The teacher described how, by sequencing content in this way, science is taught in a way which makes sense to an expert scientist: ‘This topic has been traditionally taught in this order [shown above], as it logically follows from the perspective of a science specialist to start from the beginning of time…then moves on to human activities which are more recent’. This traditional sequence starts from the more abstract concepts and ends with the most concrete and relatable concepts to students.
This sequence can be mapped using semantics (Figure 1), a tool from Legitimation Code Theory developed by Karl Maton (2014). SG- – represents abstract concepts which connect weakly to context, while SG++ represents more concrete concepts which connect strongly to context.
Figure 1. Semantic wave of a ‘traditional’ science unit.
Instead of adopting the traditional narrative described above, the teacher suggested: ‘Why not start from a place of familiarity? Beginning with what the modern atmosphere is composed…and then human effects on the climate and then going back in time to how we have achieved the current modern day atmospheric composition…’.

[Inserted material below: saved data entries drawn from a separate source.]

**config.mk**
```make
export PLATFORM = sky130hd
export DESIGN_NAME = muldiv_unit
export DESIGN_NICKNAME = d
export VERILOG_FILES = /design/src/rtl/muldiv_pkg.sv /design/src/rtl/muldiv_unit.sv
export SDC_FILE = /design/constraint.sdc
export NUM_CORES = 1
export LEC_CHECK = 0
export CAP_MARGIN = 20
export CORE_ASPECT_RATIO = 1.75
export CORE_UTILIZATION = 60
export DETAILED_ROUTE_END_ITERATION = 12
export DONT_BUFFER_PORTS = 1
export PLACE_DENSITY_LB_ADDON = 0.1
export SKIP_LAST_GASP = 1
export SLEW_MARGIN = 20
export SYNTH_ARGS = -nofsm -noshare
export SYNTH_HDL_FRONTEND = slang
export SYNTH_SLANG_ARGS = --single-unit
```
**constraint.sdc**
```tcl
create_clock -name clk -period 5.3 [get_ports clk]
set_input_delay 1.59 -clock clk [delete_from_list [all_inputs] [get_ports clk]]
set_output_delay 1.59 -clock clk [all_outputs]
set_load 0.05 [all_outputs]
```
**src/rtl/muldiv_pkg.sv**
```systemverilog
`default_nettype none
// ============================================================================
// Module      : muldiv_pkg
// Description : Shared definitions for the iterative RV32M multiply/divide
//               unit: operand width, funct3 operation codes, FSM state
//               encoding and operand-signedness helpers.
// Revision    : 1.0 - initial release
// ============================================================================
package muldiv_pkg;

  localparam int XLEN = 32;

  // funct3 encodings of the M extension
  localparam logic [2:0] MUL    = 3'b000;
  localparam logic [2:0] MULH   = 3'b001;
  localparam logic [2:0] MULHSU = 3'b010;
  localparam logic [2:0] MULHU  = 3'b011;
  localparam logic [2:0] DIV    = 3'b100;
  localparam logic [2:0] DIVU   = 3'b101;
  localparam logic [2:0] REM    = 3'b110;
  localparam logic [2:0] REMU   = 3'b111;

  typedef enum logic [1:0] {
    IDLE = 2'd0,
    CALC = 2'd1,
    FIN  = 2'd2,
    DONE = 2'd3
  } state_t;

  // rs1 is treated as two's complement for MULH, MULHSU, DIV and REM
  function automatic logic a_is_signed(input logic [2:0] op);
    return (op == MULH) || (op == MULHSU) || (op == DIV) || (op == REM);
  endfunction

  // rs2 is treated as two's complement for MULH, DIV and REM
  function automatic logic b_is_signed(input logic [2:0] op);
    return (op == MULH) || (op == DIV) || (op == REM);
  endfunction

endpackage
`default_nettype wire

```
**src/rtl/muldiv_unit.sv**
```systemverilog
`default_nettype none
// ============================================================================
// Module      : muldiv_unit
// Description : Iterative RV32M multiply/divide unit. Operands are converted
//               to magnitudes at accept time, processed one bit per cycle
//               (shift-add multiply / restoring divide) for 32 cycles, then
//               sign-corrected and loaded into the result register. Division
//               by zero and signed overflow bypass the iteration and finish
//               on the accepting edge.
// Ports       : clk, rstn (async, active-low)
//               start, op[2:0], a, b, rd_in, flush      - request side
//               busy, done, result, rd_out, rf_we       - status / writeback
// Revision    : 1.0 - initial release
// ============================================================================
module muldiv_unit
  import muldiv_pkg::*;
#(
  parameter int XLEN  = muldiv_pkg::XLEN,
  parameter int CNT_W = 6
) (
  input  logic            clk,
  input  logic            rstn,
  input  logic            start,
  input  logic [2:0]      op,
  input  logic [XLEN-1:0] a,
  input  logic [XLEN-1:0] b,
  input  logic [4:0]      rd_in,
  input  logic            flush,
  output logic            busy,
  output logic            done,
  output logic [XLEN-1:0] result,
  output logic [4:0]      rd_out,
  output logic            rf_we
);

  localparam logic [CNT_W-1:0] c_last_iter = CNT_W'(XLEN - 1);
  localparam logic [XLEN-1:0]  c_ones      = {XLEN{1'b1}};
  localparam logic [XLEN-1:0]  c_int_min   = {1'b1, {(XLEN-1){1'b0}}};

  state_t            r_state;
  logic [CNT_W-1:0]  r_cnt;
  logic [2*XLEN-1:0] r_acc;    // product {hi,lo} or {remainder, dividend/quotient}
  logic [XLEN-1:0]   r_opnd;   // multiplicand or divisor magnitude
  logic [2:0]        r_op;
  logic              r_neg_q;  // negate product / quotient in FIN
  logic              r_neg_r;  // negate remainder in FIN

  // ---------------------------------------------------------------- accept
  logic            w_accept;
  logic            w_is_div;
  logic            w_sa;
  logic            w_sb;
  logic [XLEN-1:0] w_amag;
  logic [XLEN-1:0] w_bmag;
  logic            w_div0;
  logic            w_ovf;
  logic            w_special;
  logic [XLEN-1:0] w_special_res;

  assign w_accept = start && !flush && ((r_state == IDLE) || (r_state == DONE));
  assign w_is_div = op[2];
  assign w_sa     = a_is_signed(op) && a[XLEN-1];
  assign w_sb     = b_is_signed(op) && b[XLEN-1];
  assign w_amag   = w_sa ? (~a + 1'b1) : a;
  assign w_bmag   = w_sb ? (~b + 1'b1) : b;
  assign w_div0   = w_is_div && (b == '0);
  assign w_ovf    = ((op == DIV) || (op == REM)) && (a == c_int_min) && (b == c_ones);
  assign w_special = w_div0 || w_ovf;

  // op[1] distinguishes REM/REMU from DIV/DIVU
  always_comb begin
    w_special_res = '0;
    if (w_div0) begin
      w_special_res = op[1] ? a : c_ones;
    end else if (w_ovf) begin
      w_special_res = op[1] ? '0 : c_int_min;
    end
  end

  // ------------------------------------------------------- one iteration
  // Multiply: add multiplicand into the high half when the low bit of the
  // multiplier is set, then shift the whole 65-bit value right by one.
  logic [XLEN:0]     w_mul_sum;
  logic [2*XLEN-1:0] w_mul_next;

  assign w_mul_sum  = {1'b0, r_acc[2*XLEN-1:XLEN]} +
                      (r_acc[0] ? {1'b0, r_opnd} : {(XLEN+1){1'b0}});
  assign w_mul_next = {w_mul_sum, r_acc[XLEN-1:1]};

  // Restoring divide: the shifted partial remainder can need 33 bits, but
  // after a successful subtract it always fits back into 32.
  logic [XLEN:0]     w_rem_sh;
  logic              w_fits;
  logic [XLEN-1:0]   w_rem_sub;
  logic [2*XLEN-1:0] w_div_next;

  assign w_rem_sh   = r_acc[2*XLEN-1:XLEN-1];
  assign w_fits     = w_rem_sh >= {1'b0, r_opnd};
  assign w_rem_sub  = w_rem_sh[XLEN-1:0] - r_opnd;
  assign w_div_next = w_fits ? {w_rem_sub,           r_acc[XLEN-2:0], 1'b1}
                             : {w_rem_sh[XLEN-1:0],  r_acc[XLEN-2:0], 1'b0};

  // ------------------------------------------------------- final fix-up
  logic [2*XLEN-1:0] w_prod;
  logic [XLEN-1:0]   w_quot;
  logic [XLEN-1:0]   w_rem;
  logic [XLEN-1:0]   w_fin_res;

  assign w_prod = r_neg_q ? (~r_acc + 1'b1) : r_acc;
  assign w_quot = r_neg_q ? (~r_acc[XLEN-1:0] + 1'b1) : r_acc[XLEN-1:0];
  assign w_rem  = r_neg_r ? (~r_acc[2*XLEN-1:XLEN] + 1'b1) : r_acc[2*XLEN-1:XLEN];

  always_comb begin
    w_fin_res = '0;
    case (r_op)
      MUL:                 w_fin_res = w_prod[XLEN-1:0];
      MULH, MULHSU, MULHU: w_fin_res = w_prod[2*XLEN-1:XLEN];
      DIV, DIVU:           w_fin_res = w_quot;
      default:             w_fin_res = w_rem;
    endcase
  end

  // ---------------------------------------------------------------- FSM
  always_ff @(posedge clk or negedge rstn) begin
    if (!rstn) begin
      r_state <= IDLE;
      r_cnt   <= '0;
      busy    <= 1'b0;
      done    <= 1'b0;
      result  <= '0;
      rd_out  <= '0;
      rf_we   <= 1'b0;
    end else if (flush) begin
      // abort without completion; result/rd_out keep their values
      r_state <= IDLE;
      r_cnt   <= '0;
      busy    <= 1'b0;
      done    <= 1'b0;
      rf_we   <= 1'b0;
    end else begin
      case (r_state)
        IDLE, DONE: begin
          done  <= 1'b0;
          rf_we <= 1'b0;
          busy  <= 1'b0;
          if (w_accept) begin
            rd_out <= rd_in;
            if (w_special) begin
              result  <= w_special_res;
              done    <= 1'b1;
              rf_we   <= (rd_in != '0);
              r_state <= DONE;
            end else begin
              busy    <= 1'b1;
              r_cnt   <= '0;
              r_state <= CALC;
            end
          end else begin
            r_state <= IDLE;
          end
        end
        CALC: begin
          r_cnt <= r_cnt + 1'b1;
          if (r_cnt == c_last_iter) begin
            r_state <= FIN;
          end
        end
        FIN: begin
          result  <= w_fin_res;
          done    <= 1'b1;
          rf_we   <= (rd_out != '0);
          busy    <= 1'b0;
          r_cnt   <= '0;
          r_state <= DONE;
        end
        default: r_state <= IDLE;
      endcase
    end
  end

  // ----------------------------------------------------------- datapath
  always_ff @(posedge clk or negedge rstn) begin
    if (!rstn) begin
      r_acc   <= '0;
      r_opnd  <= '0;
      r_op    <= MUL;
      r_neg_q <= 1'b0;
      r_neg_r <= 1'b0;
    end else if (w_accept) begin
      r_op    <= op;
      r_neg_q <= w_sa ^ w_sb;
      r_neg_r <= w_sa;
      if (w_is_div) begin
        r_acc  <= {{XLEN{1'b0}}, w_amag};
        r_opnd <= w_bmag;
      end else begin
        r_acc  <= {{XLEN{1'b0}}, w_bmag};
        r_opnd <= w_amag;
      end
    end else if ((r_state == CALC) && !flush) begin
      r_acc <= r_op[2] ? w_div_next : w_mul_next;
    end
  end

endmodule
`default_nettype wire

```
==> results of run 1 <==
[sequential cells by signal, indices dropped and copies added, names as in the netlist]
register	flops
rf_we	1
r_state	2
r_op	3
rd_out	5
r_acc	64
done	1
r_cnt	6
result	32
busy	1
r_opnd	32
r_neg_q	1
r_neg_r	1
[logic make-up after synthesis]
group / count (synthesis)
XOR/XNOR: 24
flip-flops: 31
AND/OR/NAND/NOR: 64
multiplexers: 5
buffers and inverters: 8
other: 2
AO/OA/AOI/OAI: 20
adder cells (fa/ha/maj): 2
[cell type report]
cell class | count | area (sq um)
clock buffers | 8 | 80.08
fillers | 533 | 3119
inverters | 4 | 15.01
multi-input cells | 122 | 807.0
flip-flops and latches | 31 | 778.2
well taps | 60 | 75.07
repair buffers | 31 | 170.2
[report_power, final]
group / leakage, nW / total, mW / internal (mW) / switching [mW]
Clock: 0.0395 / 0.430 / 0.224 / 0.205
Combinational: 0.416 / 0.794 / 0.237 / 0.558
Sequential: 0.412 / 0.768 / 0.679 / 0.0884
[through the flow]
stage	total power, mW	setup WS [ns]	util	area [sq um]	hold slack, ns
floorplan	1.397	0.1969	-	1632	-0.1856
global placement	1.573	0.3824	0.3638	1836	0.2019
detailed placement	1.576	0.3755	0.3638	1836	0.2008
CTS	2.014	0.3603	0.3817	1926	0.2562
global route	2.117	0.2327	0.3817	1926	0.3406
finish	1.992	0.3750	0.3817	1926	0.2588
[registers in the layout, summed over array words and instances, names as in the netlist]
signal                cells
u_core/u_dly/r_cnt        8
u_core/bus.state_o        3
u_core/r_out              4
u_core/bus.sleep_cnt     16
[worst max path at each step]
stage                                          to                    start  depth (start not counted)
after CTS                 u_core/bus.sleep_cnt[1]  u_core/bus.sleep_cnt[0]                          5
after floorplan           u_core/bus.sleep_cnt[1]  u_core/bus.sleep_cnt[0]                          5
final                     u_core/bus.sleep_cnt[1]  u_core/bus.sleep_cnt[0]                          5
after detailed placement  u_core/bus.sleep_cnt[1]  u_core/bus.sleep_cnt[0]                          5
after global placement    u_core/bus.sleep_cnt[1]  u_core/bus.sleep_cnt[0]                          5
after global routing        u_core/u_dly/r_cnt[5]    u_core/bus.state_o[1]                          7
### config.mk
export PLATFORM = sky130hd
export DESIGN_NAME = sub_serial
export DESIGN_NICKNAME = d
export VERILOG_FILES = /design/src/rtl/serial_arith_pkg.sv /design/src/rtl/bit_sub.sv /design/src/rtl/sub_serial.sv
export SDC_FILE = /design/constraint.sdc
export NUM_CORES = 1
export LEC_CHECK = 0
export ABC_CLOCK_PERIOD_IN_PS = 2270
export CORE_ASPECT_RATIO = 0.6
export CORE_MARGIN = 3
export CORE_UTILIZATION = 39
export CTS_CLUSTER_DIAMETER = 40
export DETAILED_ROUTE_END_ITERATION = 7
export SLEW_MARGIN = 20
export SYNTH_ARGS = -nofsm -noshare
export SYNTH_HDL_FRONTEND = slang
export SYNTH_SLANG_ARGS = --single-unit
### constraint.sdc
create_clock -name clk -period 2.27 [get_ports clk]
set_clock_uncertainty 0.1 [all_clocks]
set_input_delay 0.454 -clock clk [delete_from_list [all_inputs] [get_ports clk]]
set_output_delay 0.454 -clock clk [all_outputs]
set_load 0.1 [all_outputs]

By flipping the traditional sequencing of the unit, the more concrete and relatable ideas are placed at the start of the unit, followed by more complex and abstract ideas. This allowed students to build abstract knowledge from a place where they had more background knowledge to work with. This is shown in Figure 2 where the sequence of learning begins with a stronger connection to context (SG++) and ends with the most abstract concepts (SG- -).
Figure 2. Semantic wave of a ‘flipped’ science unit
Conclusion
Curriculum narratives are powerful curriculum design features which can not only engage students but flip the sequencing of ideas so that students can integrate them more effectively into their schema. For the potential of curriculum narratives to be realised, teachers need to consider how abstract concepts develop in their subject. Well-considered narratives have the potential not only to support students’ learning, but also to support teachers’ professional development by engaging them in the important work of curriculum thinking. For more on using narratives in science, the Institute of Physics (IOP) offers storylines which support teachers to reconsider the more traditional approaches to sequencing science units (IOP, 2023).
References
Beauchamp, A. (2022). Living and learning inside the story: How storytelling can shape curriculum design. Impact.
Campbell, R. (2024). How teachers design the active science curriculum. (Unpublished doctoral disseration). Sheffield Hallam University.
Counsell, C. (2018). Taking curriculum seriously. Impact.
Makar, K., Ali, M., & Fry, K. (2018). Narrative and inquiry as a basis for a design framework to reconnect mathematics curriculum with students. International Journal of Educational Research, 92, 188–198.
Maton, K. (2014). Knowledge and Knowers: Towards a realist sociology of education (1st ed.). Routledge. https://doi.org/10.4324/9780203885734
Institute of Physics [IOP]. (2023). https://spark.iop.org/
Raichura, P. (2020, August 4). Curricular narrative. Bunsen Blue. https://bunsenblue.wordpress.com/2020/08/04/curricular-narrative/
Schank, R., & Abelson, R. (1995). Knowledge and memory: The real story. In R. Wyer (Ed.). Knowledge and memory: The real story. Advances in social cognition (Vol. 8, pp. 1–86). Lawrence Erlbaum Associates.
Willingham, D. (2009). Why don’t students like school? A cognitive scientist answers questions about how the mind works and what it means for the classroom. Jossey-Bass/Wiley.